Abusing MySQL
May 8th, 2008 Posted in Linux | 4 Comments »One of the larger complaints about mysql for me has always been the hoops required to find out basic information. I want to check my GRANTS periodically to check permissions. I want backups to not take forever, and I want to be able to use find. Turns out, I can have everything I want and all I have to do is use maatkit.
I discovered this a few nights ago while reading through Jeremy Cole’s blog and noticed some of the functionality he was talking about. While I don’t fully trust their repositories (I prefer to stick with the distro mysql releases), I was very interested in the maatkit functionality.
After talking with Karanbir and waiting patiently for a few minutes, I had a nice shiny build of the maatkit MySQL toolkit in the testing repository to play with. It works exactly as advertised, and I could not be happier with it.
The majority of the maatkit tools are geared toward mysql replicated environments, so there’s a load of master/slave tracking capability including some new ways to track latency, lag, and more. This is all neat, but it’s not something I’m overly interested in just yet, because I don’t have any replication problems.
What does interesting me is this: mk-find
mk-find is essentially a perl implementation of find for mysql. I can now search for and sort tables by size, row, create/modify time, and perform actions based on what returns with –exec.

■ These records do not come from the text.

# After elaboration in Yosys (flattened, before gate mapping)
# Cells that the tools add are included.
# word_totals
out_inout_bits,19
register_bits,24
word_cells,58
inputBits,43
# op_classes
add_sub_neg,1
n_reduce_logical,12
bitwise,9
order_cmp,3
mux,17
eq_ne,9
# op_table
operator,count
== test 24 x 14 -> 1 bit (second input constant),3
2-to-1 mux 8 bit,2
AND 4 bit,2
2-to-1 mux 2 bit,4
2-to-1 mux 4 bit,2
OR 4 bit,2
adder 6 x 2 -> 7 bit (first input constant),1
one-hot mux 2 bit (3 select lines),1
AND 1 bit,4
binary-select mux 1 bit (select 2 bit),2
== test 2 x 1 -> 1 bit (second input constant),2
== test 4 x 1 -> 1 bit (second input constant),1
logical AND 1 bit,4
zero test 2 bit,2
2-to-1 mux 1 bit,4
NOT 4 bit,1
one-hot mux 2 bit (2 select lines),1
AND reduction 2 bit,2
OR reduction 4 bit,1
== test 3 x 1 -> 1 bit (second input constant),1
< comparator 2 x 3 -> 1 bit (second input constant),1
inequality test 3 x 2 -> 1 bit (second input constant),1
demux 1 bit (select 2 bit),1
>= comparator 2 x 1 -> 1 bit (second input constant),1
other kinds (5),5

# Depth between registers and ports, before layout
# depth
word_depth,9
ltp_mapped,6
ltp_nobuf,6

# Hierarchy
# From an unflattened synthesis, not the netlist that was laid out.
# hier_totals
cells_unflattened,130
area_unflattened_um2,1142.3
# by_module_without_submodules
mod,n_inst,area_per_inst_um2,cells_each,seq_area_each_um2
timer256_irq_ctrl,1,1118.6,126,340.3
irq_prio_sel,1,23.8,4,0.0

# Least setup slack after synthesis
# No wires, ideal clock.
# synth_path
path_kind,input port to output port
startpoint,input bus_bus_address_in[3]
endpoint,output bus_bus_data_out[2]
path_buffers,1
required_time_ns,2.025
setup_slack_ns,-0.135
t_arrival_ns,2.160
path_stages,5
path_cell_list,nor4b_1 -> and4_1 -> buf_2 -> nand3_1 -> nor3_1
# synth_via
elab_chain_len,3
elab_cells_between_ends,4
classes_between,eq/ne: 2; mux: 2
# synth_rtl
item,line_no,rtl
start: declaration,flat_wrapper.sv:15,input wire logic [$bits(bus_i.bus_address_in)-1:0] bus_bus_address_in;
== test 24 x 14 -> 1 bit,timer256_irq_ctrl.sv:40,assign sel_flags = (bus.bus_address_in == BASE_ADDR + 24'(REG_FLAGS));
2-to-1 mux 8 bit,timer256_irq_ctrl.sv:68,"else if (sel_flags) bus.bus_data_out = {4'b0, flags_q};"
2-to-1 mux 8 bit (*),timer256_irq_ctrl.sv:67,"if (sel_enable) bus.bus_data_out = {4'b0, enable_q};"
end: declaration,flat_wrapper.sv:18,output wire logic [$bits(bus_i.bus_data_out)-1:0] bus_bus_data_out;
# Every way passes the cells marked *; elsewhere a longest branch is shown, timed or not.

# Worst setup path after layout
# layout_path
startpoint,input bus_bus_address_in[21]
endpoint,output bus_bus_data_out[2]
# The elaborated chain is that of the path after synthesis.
## src/rtl/clk_gen_ctrl_if.sv

```systemverilog
// Control/status bundle between a sequencer client and the divided-clock controller.
// The client drives start/stop/mask; the controller returns the gated clocks and status.
interface clk_gen_ctrl_if #(
    parameter int N_CLKS = 3
);
    logic              start;
    logic              stop;
    logic [N_CLKS-1:0] mask;
    logic [N_CLKS-1:0] clks;
    logic [N_CLKS-1:0] en;
    logic              ready;
    logic              busy;

    modport master (
        output start, stop, mask,
        input  clks, en, ready, busy
    );

    modport slave (
        input  start, stop, mask,
        output clks, en, ready, busy
    );
endinterface

```

## src/rtl/clk_gen_ctrl.sv

```systemverilog
// Divided-clock sequencer: one shared counter yields clk/2..clk/2^N_CLKS, enabled one
// per frame on start, held for a lock interval before ready, and torn down high-to-low on stop.
module clk_gen_ctrl #(
    parameter int N_CLKS       = 3,
    parameter int LOCK_PERIODS = 2
) (
    input  logic          clk,
    input  logic          reset,
    clk_gen_ctrl_if.slave bus
);
    localparam int LW = (LOCK_PERIODS < 1) ? 1 : $clog2(LOCK_PERIODS + 1);

    typedef enum logic [2:0] {
        S_IDLE  = 3'd0,
        S_START = 3'd1,
        S_LOCK  = 3'd2,
        S_RUN   = 3'd3,
        S_STOP  = 3'd4
    } state_t;

    state_t            state_q, state_d;
    logic [N_CLKS-1:0] cnt_q, cnt_d;
    logic [N_CLKS-1:0] en_q, en_d;
    logic [N_CLKS-1:0] mask_q, mask_d;
    logic [N_CLKS-1:0] clks_q, clks_d;
    logic [LW-1:0]     lock_cnt_q, lock_cnt_d;
    logic              ready_q, ready_d;
    logic              busy_q, busy_d;
    logic              boundary_s;
    logic [N_CLKS-1:0] grow_s;
    logic [N_CLKS-1:0] shrink_s;

    function automatic logic [N_CLKS-1:0] lowest_bit(input logic [N_CLKS-1:0] v);
        logic [N_CLKS-1:0] r;
        logic              found;
        r     = {N_CLKS{1'b0}};
        found = 1'b0;
        for (int i = 0; i < N_CLKS; i++) begin
            r[i]  = v[i] & ~found;
            found = found | v[i];
        end
        return r;
    endfunction

    function automatic logic [N_CLKS-1:0] highest_bit(input logic [N_CLKS-1:0] v);
        logic [N_CLKS-1:0] r;
        logic              found;
        r     = {N_CLKS{1'b0}};
        found = 1'b0;
        for (int i = N_CLKS - 1; i >= 0; i--) begin
            r[i]  = v[i] & ~found;
            found = found | v[i];
        end
        return r;
    endfunction

    // Next-state logic; en only moves on a frame boundary, where every divided clock is about to fall.
    always_comb begin
        state_d    = state_q;
        cnt_d      = cnt_q + N_CLKS'(1);
        en_d       = en_q;
        mask_d     = mask_q;
        lock_cnt_d = lock_cnt_q;
        boundary_s = (cnt_q == {N_CLKS{1'b1}});
        grow_s     = en_q | lowest_bit(mask_q & ~en_q);
        shrink_s   = en_q & ~highest_bit(en_q);

        case (state_q)
            S_IDLE: begin
                if (bus.start && !bus.stop && (bus.mask != {N_CLKS{1'b0}})) begin
                    mask_d  = bus.mask;
                    state_d = S_START;
                end else begin
                    state_d = S_IDLE;
                end
            end
            S_START: begin
                if (bus.stop) begin
                    state_d = S_STOP;
                end else if (boundary_s) begin
                    en_d = grow_s;
                    if (grow_s == mask_q) begin
                        state_d    = S_LOCK;
                        lock_cnt_d = {LW{1'b0}};
                    end else begin
                        state_d = S_START;
                    end
                end else begin
                    state_d = S_START;
                end
            end
            S_LOCK: begin
                if (bus.stop) begin
                    state_d = S_STOP;
                end else if (boundary_s) begin
                    lock_cnt_d = lock_cnt_q + LW'(1);
                    if ((lock_cnt_q + LW'(1)) == LW'(LOCK_PERIODS)) begin
                        state_d = S_RUN;
                    end else begin
                        state_d = S_LOCK;
                    end
                end else begin
                    state_d = S_LOCK;
                end
            end
            S_RUN: begin
                if (bus.stop) begin
                    state_d = S_STOP;
                end else begin
                    state_d = S_RUN;
                end
            end
            S_STOP: begin
                if (en_q == {N_CLKS{1'b0}}) begin
                    state_d = S_IDLE;
                end else if (boundary_s) begin
                    en_d = shrink_s;
                    if (shrink_s == {N_CLKS{1'b0}}) begin
                        state_d = S_IDLE;
                    end else begin
                        state_d = S_STOP;
                    end
                end else begin
                    state_d = S_STOP;
                end
            end
            default: begin
                state_d = S_IDLE;
                en_d    = {N_CLKS{1'b0}};
            end
        endcase

        // Gating against next-cycle values keeps a freshly enabled clock starting low.
        clks_d  = cnt_d & en_d;
        busy_d  = (state_d == S_START) || (state_d == S_LOCK) || (state_d == S_STOP);
        ready_d = (state_d == S_RUN);
    end

    // State and output registers, cleared asynchronously.
    always_ff @(posedge clk or posedge reset) begin
        if (reset) begin
            state_q    <= S_IDLE;
            cnt_q      <= {N_CLKS{1'b0}};
            en_q       <= {N_CLKS{1'b0}};
            mask_q     <= {N_CLKS{1'b0}};
            clks_q     <= {N_CLKS{1'b0}};
            lock_cnt_q <= {LW{1'b0}};
            ready_q    <= 1'b0;
            busy_q     <= 1'b0;
        end else begin
            state_q    <= state_d;
            cnt_q      <= cnt_d;
            en_q       <= en_d;
            mask_q     <= mask_d;
            clks_q     <= clks_d;
            lock_cnt_q <= lock_cnt_d;
            ready_q    <= ready_d;
            busy_q     <= busy_d;
        end
    end

    assign bus.clks  = clks_q;
    assign bus.en    = en_q;
    assign bus.ready = ready_q;
    assign bus.busy  = busy_q;
endmodule
```

## src/flat_wrapper.sv

```systemverilog
// flat-port wrapper written by rule: the top's interface ports become plain ports
module clk_gen_ctrl_flat 
#(
    parameter int N_CLKS       = 3,
    parameter int LOCK_PERIODS = 2
)
  (clk, reset, bus_start, bus_stop, bus_mask, bus_clks, bus_en, bus_ready, bus_busy);
  clk_gen_ctrl_if #(.N_CLKS(N_CLKS)) bus_i ();
  input  logic clk;
  input  logic reset;
  input wire logic [$bits(bus_i.start)-1:0] bus_start;
  input wire logic [$bits(bus_i.stop)-1:0] bus_stop;
  input wire logic [$bits(bus_i.mask)-1:0] bus_mask;
  output wire logic [$bits(bus_i.clks)-1:0] bus_clks;
  output wire logic [$bits(bus_i.en)-1:0] bus_en;
  output wire logic [$bits(bus_i.ready)-1:0] bus_ready;
  output wire logic [$bits(bus_i.busy)-1:0] bus_busy;
  assign bus_i.start = bus_start;
  assign bus_i.stop = bus_stop;
  assign bus_i.mask = bus_mask;
  assign bus_clks = bus_i.clks;
  assign bus_en = bus_i.en;
  assign bus_ready = bus_i.ready;
  assign bus_busy = bus_i.busy;
  clk_gen_ctrl #(.N_CLKS(N_CLKS), .LOCK_PERIODS(LOCK_PERIODS)) u_core (.clk(clk), .reset(reset), .bus(bus_i));
endmodule
```
**config.mk**
```make
export PLATFORM = sky130hd
export DESIGN_NAME = adder_sub_4bit_serial
export DESIGN_NICKNAME = d
export VERILOG_FILES = /design/src/rtl/adder_sub_4bit_serial.sv
export SDC_FILE = /design/constraint.sdc
export NUM_CORES = 1
export LEC_CHECK = 0
export BUFFER_PORTS_ARGS = -buffer_cell sky130_fd_sc_hd__buf_2
export CAP_MARGIN = 20
export CORE_MARGIN = 2
export CORE_UTILIZATION = 35
export CTS_CLUSTER_SIZE = 40
export DETAILED_ROUTE_END_ITERATION = 6
export SLEW_MARGIN = 20
export SYNTH_ARGS = -nofsm -noshare
export SYNTH_HDL_FRONTEND = slang
export SYNTH_SLANG_ARGS = --single-unit
```
**constraint.sdc**
```tcl
create_clock -name clk -period 3.05 [get_ports clk]
set_clock_uncertainty 0.1 [all_clocks]
set_input_delay 0.61 -clock clk [delete_from_list [all_inputs] [get_ports clk]]
set_output_delay 0.61 -clock clk [all_outputs]
set_load 0.005 [all_outputs]
```
**src/rtl/adder_sub_4bit_serial.sv**
```systemverilog
`default_nettype none
// ============================================================================
// Module   : adder_sub_4bit_serial
// Purpose  : Bit-serial adder/subtractor. Processes one bit per clock through a
//            single full-adder slice and a stored carry (start/done handshake).
// Revision : 1.0 - initial release
// ============================================================================
module adder_sub_4bit_serial #(
    parameter int WIDTH = 4
) (
    input  logic             clk,
    input  logic             rst,
    input  logic             start,
    input  logic [WIDTH-1:0] A,
    input  logic [WIDTH-1:0] B,
    input  logic             Ci,
    output logic [WIDTH-1:0] S,
    output logic             Co,
    output logic             busy,
    output logic             done
);

    localparam int         c_CNT_W = (WIDTH > 1) ? $clog2(WIDTH) : 1;
    localparam [c_CNT_W-1:0] c_LAST = c_CNT_W'(WIDTH - 1);

    localparam logic [1:0] c_IDLE = 2'd0;
    localparam logic [1:0] c_RUN  = 2'd1;
    localparam logic [1:0] c_DONE = 2'd2;

    logic [1:0]         r_state;
    logic [1:0]         w_state_nxt;
    logic               w_busy_nxt;
    logic               w_done_nxt;

    logic [WIDTH-1:0]   r_a_sr;
    logic [WIDTH-1:0]   r_b_sr;
    logic [WIDTH-1:0]   r_res_sr;
    logic               r_c;
    logic [c_CNT_W-1:0] r_cnt;

    logic               w_accept;
    logic               w_last;
    logic               w_sum;
    logic               w_carry;
    logic [WIDTH-1:0]   w_res_nxt;

    assign w_accept  = start && ((r_state == c_IDLE) || (r_state == c_DONE));
    assign w_last    = (r_cnt == c_LAST);
    assign w_sum     = r_a_sr[0] ^ r_b_sr[0] ^ r_c;
    assign w_carry   = (r_a_sr[0] & r_b_sr[0]) | (r_a_sr[0] & r_c) | (r_b_sr[0] & r_c);
    assign w_res_nxt = {w_sum, r_res_sr[WIDTH-1:1]};

    // busy/done are registered from next-state so no input reaches an output combinationally
    always_comb begin
        w_state_nxt = r_state;
        w_busy_nxt  = 1'b0;
        w_done_nxt  = 1'b0;
        case (r_state)
            c_IDLE: begin
                if (start) begin
                    w_state_nxt = c_RUN;
                    w_busy_nxt  = 1'b1;
                end
            end
            c_RUN: begin
                if (w_last) begin
                    w_state_nxt = c_DONE;
                    w_done_nxt  = 1'b1;
                end else begin
                    w_busy_nxt  = 1'b1;
                end
            end
            c_DONE: begin
                if (start) begin
                    w_state_nxt = c_RUN;
                    w_busy_nxt  = 1'b1;
                end else begin
                    w_state_nxt = c_IDLE;
                end
            end
            default: w_state_nxt = c_IDLE;
        endcase
    end

    always_ff @(posedge clk) begin
        if (rst) begin
            r_state <= c_IDLE;
            busy    <= 1'b0;
            done    <= 1'b0;
        end else begin
            r_state <= w_state_nxt;
            busy    <= w_busy_nxt;
            done    <= w_done_nxt;
        end
    end

    // Subtraction is A + ~B + 1: B is inverted at capture and the +1 rides in as the initial carry
    always_ff @(posedge clk) begin
        if (rst) begin
            r_a_sr   <= '0;
            r_b_sr   <= '0;
            r_res_sr <= '0;
            r_c      <= 1'b0;
            r_cnt    <= '0;
            S        <= '0;
            Co       <= 1'b0;
        end else if (w_accept) begin
            r_a_sr   <= A;
            r_b_sr   <= Ci ? ~B : B;
            r_res_sr <= '0;
            r_c      <= Ci;
            r_cnt    <= '0;
        end else if (r_state == c_RUN) begin
            r_a_sr   <= r_a_sr >> 1;
            r_b_sr   <= r_b_sr >> 1;
            r_res_sr <= w_res_nxt;
            r_c      <= w_carry;
            r_cnt    <= r_cnt + c_CNT_W'(1);
            if (w_last) begin
                S  <= w_res_nxt;
                Co <= w_carry;
            end
        end
    end

endmodule
`default_nettype wire

```
==> run_results.csv, run 1 <==
group,metric,value,unit
routing,drt_iter0_markers,14,
routing,antenna_left,0,
sta,rsz0062_at_grt,"no",
yosys,synth-edff-count,0,
worst_setup_path,crit_type,"reg2reg",
cts,clock_path_buffers,2,
power_and_ir_drop,p_seq_share,61.4,%
power_and_ir_drop,intPower,0.3908,mW
worst_setup_path,r2r_slack,1530,ps
power_and_ir_drop,total_power,0.5265,mW
cts,cts_max_level,1,
yosys,synth-main-ff-cell,"dfxtp_1",
cts,post_cts_resized,0,
finish,diodes,0,
global_route,grt_pass1_vias,681,
power_and_ir_drop,leakage,0.4097,nW
yosys,synth_fp_nets,120,
sta,totalNegativeSetupSlack,0,ps
min_path,hold_depth,2,
power_and_ir_drop,clockPowerShare,26.2,%
sta,timing.fmax,656.5,MHz
sta,worst_slew_pin_slew,607.6,ps
sta,slew_headroom,59.49,%
power_and_ir_drop,peakVddDrop,0.0002781,V
die,core_area,2522,µm²
global_route,antenna_found_initial,0,
routing,vias,747,
yosys,yosys.area.top_type,"dfxtp_1",
yosys,synthDistinctLibCells,25,
sta,period_minus_slack,1523,ps
yosys,synth-seq-cells,23,
min_path,min_from,"Co",
place,gp_congestion,0.7278,
worst_setup_path,cp_slowest_cell,"and2b_1",
finish,final_cells,150,
yosys,syn_area,942.2,µm²
place,preCtsSetupSlack,1419,ps
yosys,postSynthAreaPerCell,8.888,µm²
power_and_ir_drop,sw_frac_of_total,25.77,%
yosys,ys_warn_count,0,
finish,area_delta_synth_final,9.960,%
sta,setup_violations,0,
min_path,hold_class,"reg2reg",
sta,hold_violations,0,
worst_setup_path,path_cells,"and2b_1, nand2_1, a311oi_1",
routing,drcViolationCount,0,
worst_setup_path,crit_fanout,18,
sta,maxSlewViolCount,0,
outcome,status,"complete, no violations",
yosys,async_flop_share,0,%
worst_setup_path,r2r-end,"r_a_sr[1]",
cts,cts.sinks,23,
die,fp.dieArea,3123,µm²
global_route,grt_first_pass_wirelength,2.918,mm
power_and_ir_drop,p_sw,0.1357,mW
finish,final_layout_size_suffix_gt1_share,19.17,%
power_and_ir_drop,power_density,508.2,nW/µm²
worst_setup_path,worstRegToRegCells,3,
global_route,track_usage,11.72,%
yosys,synth_most_common_cell,"dfxtp_1",
routing,wirelength,1.618,mm
place,port_buffers,18,
routing,wire_per_inst,10.79,µm
worst_setup_path,cp-start-kind,"flip-flop",
cts,hold_buffers,0,
yosys,synthCells,106,
flow_run,max-cap-violations,0,
yosys,synthTopCellsByCount,"dfxtp_1, nand2_1, a21oi_1, nand3_1, nor2_1",
routing,dr.pass1.iters,4,
cts,insertion_delay,310,ps
yosys,yosysTopAreaCellShare,48.87,%
finish,multiInputGateArea,420.4,µm²
finish,fin_nets,135,
finish,nFillCells,290,
die,initial_core_util,37.35,%
sta,period_share,49.94,%
worst_setup_path,rr_startpoint,"r_state[0]",
cts,cts-root-buf,"clkbuf_4",
finish,seqCellArea,460.4,µm²
worst_setup_path,endpoint_kind,"flip-flop",
yosys,ys_seq_area_share,48.87,%
cts,post_cts_buffers,0,
global_route,grt_overflow,0,
global_route,grt_max_degree,20,
min_path,whs_endpoint,"Co",
sta,fin_ws,1527,ps
cts,cts_tree,"built",
finish,fin_util,41.07,%
die,io_pins,19,
cts,clk_pin_slew_worst_paths,120,ps
die,die_w,55.89,µm
routing,via_per_inst,4.980,
cts,cts_made_buffers,3,
worst_setup_path,cp.required,3170,ps
worst_setup_path,max_stage_delay,540,ps
place,dp.cells,146,
power_and_ir_drop,comb_power_share,12.4,%
worst_setup_path,arrival,1640,ps
die,fp.dieH,55.89,µm
die,rows,18,
yosys,synth_area_leaders,"dfxtp_1, nand2_1, a21oi_1",
place,hpwl,1.150,mm
## src/rtl/serial_divider_driver.sv

```systemverilog
// serial_divider_driver
// Wishbone classic master that feeds one division job at a time into a serial
// divider peripheral and returns the result on a valid/ready stream.
//
// Ports
//   clk_i, reset_ni            clock (rising edge) and synchronous active-low reset
//   op_valid_i / op_ready_o    job handshake, operands op_dividend_i / op_divisor_i
//   res_valid_o / res_ready_i  result handshake
//   res_quotient_o, res_remainder_o, res_div0_o, res_err_o  result payload
//   wbm_*                      Wishbone classic master port
//
// Job flow: write dividend, write divisor, write CTRL.start, poll STATUS.done,
// read quotient, read remainder. A zero divisor is answered locally with no bus
// traffic. Every acked transfer is followed by one idle GAP cycle. A transfer
// that is not acked within ACK_TIMEOUT cycles, or POLL_MAX STATUS reads without
// done, ends the job with res_err_o set.
module serial_divider_driver #(
  parameter int unsigned     WBW           = 32,
  parameter int unsigned     XLEN          = 32,
  parameter int unsigned     ACK_TIMEOUT   = 64,
  parameter int unsigned     POLL_MAX      = 256,
  parameter logic [WBW-1:0]  ADR_DIVIDEND  = 32'h1000_0000,
  parameter logic [WBW-1:0]  ADR_DIVISOR   = 32'h2000_0000,
  parameter logic [WBW-1:0]  ADR_QUOTIENT  = 32'h3000_0000,
  parameter logic [WBW-1:0]  ADR_REMAINDER = 32'h4000_0000,
  parameter logic [WBW-1:0]  ADR_CTRL      = 32'h0100_0000,
  parameter logic [WBW-1:0]  ADR_STATUS    = 32'h0200_0000
) (
  input  logic              clk_i,
  input  logic              reset_ni,
  input  logic              op_valid_i,
  output logic              op_ready_o,
  input  logic [XLEN-1:0]   op_dividend_i,
  input  logic [XLEN-1:0]   op_divisor_i,
  output logic              res_valid_o,
  input  logic              res_ready_i,
  output logic [XLEN-1:0]   res_quotient_o,
  output logic [XLEN-1:0]   res_remainder_o,
  output logic              res_div0_o,
  output logic              res_err_o,
  output logic              wbm_cyc_o,
  output logic              wbm_stb_o,
  output logic              wbm_we_o,
  output logic [WBW/8-1:0]  wbm_sel_o,
  output logic [WBW-1:0]    wbm_adr_o,
  output logic [WBW-1:0]    wbm_dat_o,
  input  logic [WBW-1:0]    wbm_dat_i,
  input  logic              wbm_ack_i
);

  localparam int ACW = $clog2(ACK_TIMEOUT + 1);
  localparam int PCW = $clog2(POLL_MAX + 1);

  typedef enum logic [3:0] {
    IDLE, WR_DVD, WR_DVS, WR_GO, RD_STAT, RD_Q, RD_R, GAP, RESP
  } state_t;

  state_t           state_r, state_nxt;
  state_t           gap_to_r, gap_to_nxt;
  state_t           after_ack;
  logic [XLEN-1:0]  dvd_r, dvd_nxt;
  logic [XLEN-1:0]  dvs_r, dvs_nxt;
  logic [XLEN-1:0]  quo_r, quo_nxt;
  logic [XLEN-1:0]  rem_r, rem_nxt;
  logic             div0_r, div0_nxt;
  logic             err_r, err_nxt;
  logic [ACW-1:0]   ack_cnt_r, ack_cnt_nxt;
  logic [PCW-1:0]   poll_cnt_r, poll_cnt_nxt;
  logic             bus_req, bus_we, fail;
  logic [WBW-1:0]   bus_adr, bus_dat;

  always_ff @(posedge clk_i) begin
    if (!reset_ni) begin
      state_r    <= IDLE;
      gap_to_r   <= IDLE;
      dvd_r      <= '0;
      dvs_r      <= '0;
      quo_r      <= '0;
      rem_r      <= '0;
      div0_r     <= 1'b0;
      err_r      <= 1'b0;
      ack_cnt_r  <= '0;
      poll_cnt_r <= '0;
    end else begin
      state_r    <= state_nxt;
      gap_to_r   <= gap_to_nxt;
      dvd_r      <= dvd_nxt;
      dvs_r      <= dvs_nxt;
      quo_r      <= quo_nxt;
      rem_r      <= rem_nxt;
      div0_r     <= div0_nxt;
      err_r      <= err_nxt;
      ack_cnt_r  <= ack_cnt_nxt;
      poll_cnt_r <= poll_cnt_nxt;
    end
  end

  always_comb begin
    state_nxt    = state_r;
    gap_to_nxt   = gap_to_r;
    dvd_nxt      = dvd_r;
    dvs_nxt      = dvs_r;
    quo_nxt      = quo_r;
    rem_nxt      = rem_r;
    div0_nxt     = div0_r;
    err_nxt      = err_r;
    ack_cnt_nxt  = ack_cnt_r;
    poll_cnt_nxt = poll_cnt_r;
    after_ack    = IDLE;
    bus_req      = 1'b0;
    bus_we       = 1'b0;
    bus_adr      = '0;
    bus_dat      = '0;
    fail         = 1'b0;

    case (state_r)
      IDLE: begin
        if (op_valid_i) begin
          dvd_nxt      = op_dividend_i;
          dvs_nxt      = op_divisor_i;
          quo_nxt      = '0;
          rem_nxt      = '0;
          div0_nxt     = 1'b0;
          err_nxt      = 1'b0;
          ack_cnt_nxt  = '0;
          poll_cnt_nxt = '0;
          state_nxt    = WR_DVD;
        end
      end
      WR_DVD: begin
        // Division by zero is answered locally; the bus stays idle.
        if (dvs_r == '0) begin
          quo_nxt   = '1;
          rem_nxt   = dvd_r;
          div0_nxt  = 1'b1;
          state_nxt = RESP;
        end else begin
          bus_req   = 1'b1;
          bus_we    = 1'b1;
          bus_adr   = ADR_DIVIDEND;
          bus_dat   = WBW'(dvd_r);
          after_ack = WR_DVS;
        end
      end
      WR_DVS: begin
        bus_req   = 1'b1;
        bus_we    = 1'b1;
        bus_adr   = ADR_DIVISOR;
        bus_dat   = WBW'(dvs_r);
        after_ack = WR_GO;
      end
      WR_GO: begin
        bus_req   = 1'b1;
        bus_we    = 1'b1;
        bus_adr   = ADR_CTRL;
        bus_dat   = WBW'(1);
        after_ack = RD_STAT;
      end
      RD_STAT: begin
        bus_req = 1'b1;
        bus_adr = ADR_STATUS;
        if (wbm_dat_i[0]) begin
          after_ack = RD_Q;
        end else if (poll_cnt_r == PCW'(POLL_MAX - 1)) begin
          after_ack = RESP;
        end else begin
          after_ack = RD_STAT;
        end
        if (wbm_ack_i) begin
          poll_cnt_nxt = poll_cnt_r + PCW'(1);
          // Last permitted poll still not done: abort through the GAP cycle.
          if (!wbm_dat_i[0] && poll_cnt_r == PCW'(POLL_MAX - 1)) fail = 1'b1;
        end
      end
      RD_Q: begin
        bus_req   = 1'b1;
        bus_adr   = ADR_QUOTIENT;
        after_ack = RD_R;
        if (wbm_ack_i) quo_nxt = XLEN'(wbm_dat_i);
      end
      RD_R: begin
        bus_req   = 1'b1;
        bus_adr   = ADR_REMAINDER;
        after_ack = RESP;
        if (wbm_ack_i) rem_nxt = XLEN'(wbm_dat_i);
      end
      GAP: begin
        state_nxt = gap_to_r;
      end
      RESP: begin
        if (res_ready_i) state_nxt = IDLE;
      end
      default: begin
        state_nxt = IDLE;
      end
    endcase

    // Shared ack/timeout handling for every bus state; ack wins over timeout.
    if (bus_req) begin
      if (wbm_ack_i) begin
        state_nxt   = GAP;
        gap_to_nxt  = after_ack;
        ack_cnt_nxt = '0;
      end else if (ack_cnt_r == ACW'(ACK_TIMEOUT - 1)) begin
        state_nxt = RESP;
        fail      = 1'b1;
      end else begin
        ack_cnt_nxt = ack_cnt_r + ACW'(1);
      end
    end

    if (fail) begin
      err_nxt = 1'b1;
      quo_nxt = '0;
      rem_nxt = '0;
    end
  end

  assign wbm_cyc_o       = bus_req;
  assign wbm_stb_o       = bus_req;
  assign wbm_we_o        = bus_we;
  assign wbm_sel_o       = bus_req ? '1 : '0;
  assign wbm_adr_o       = bus_adr;
  assign wbm_dat_o       = bus_dat;
  assign op_ready_o      = (state_r == IDLE);
  assign res_valid_o     = (state_r == RESP);
  assign res_quotient_o  = quo_r;
  assign res_remainder_o = rem_r;
  assign res_div0_o      = div0_r;
  assign res_err_o       = err_r;

endmodule

```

Another tool within maatkit which caught my eye was mk-parallel-dump, which while exceptionally long to type in (yes, I’m lazy) is quite a good tool for speeding up backups. Instead of simply dumping the entire db all at once into a single file and waiting for it to spool through huge amounts of information, I can pass this utility a directory, run a thread per table, and cut my backup time by a significant percentage of time. Simply run: mk-parallel-dump –tab –basedir /path/to/backups/ and you’re off, but if you want to get even more hi-tech, they include some sample scripts for scheduled backups.
If you’re looking for a way to make your mysql management tasks easier, have a look at maatkit, or just go get it from the CentOS-Testing repository and see how it can simplify your life.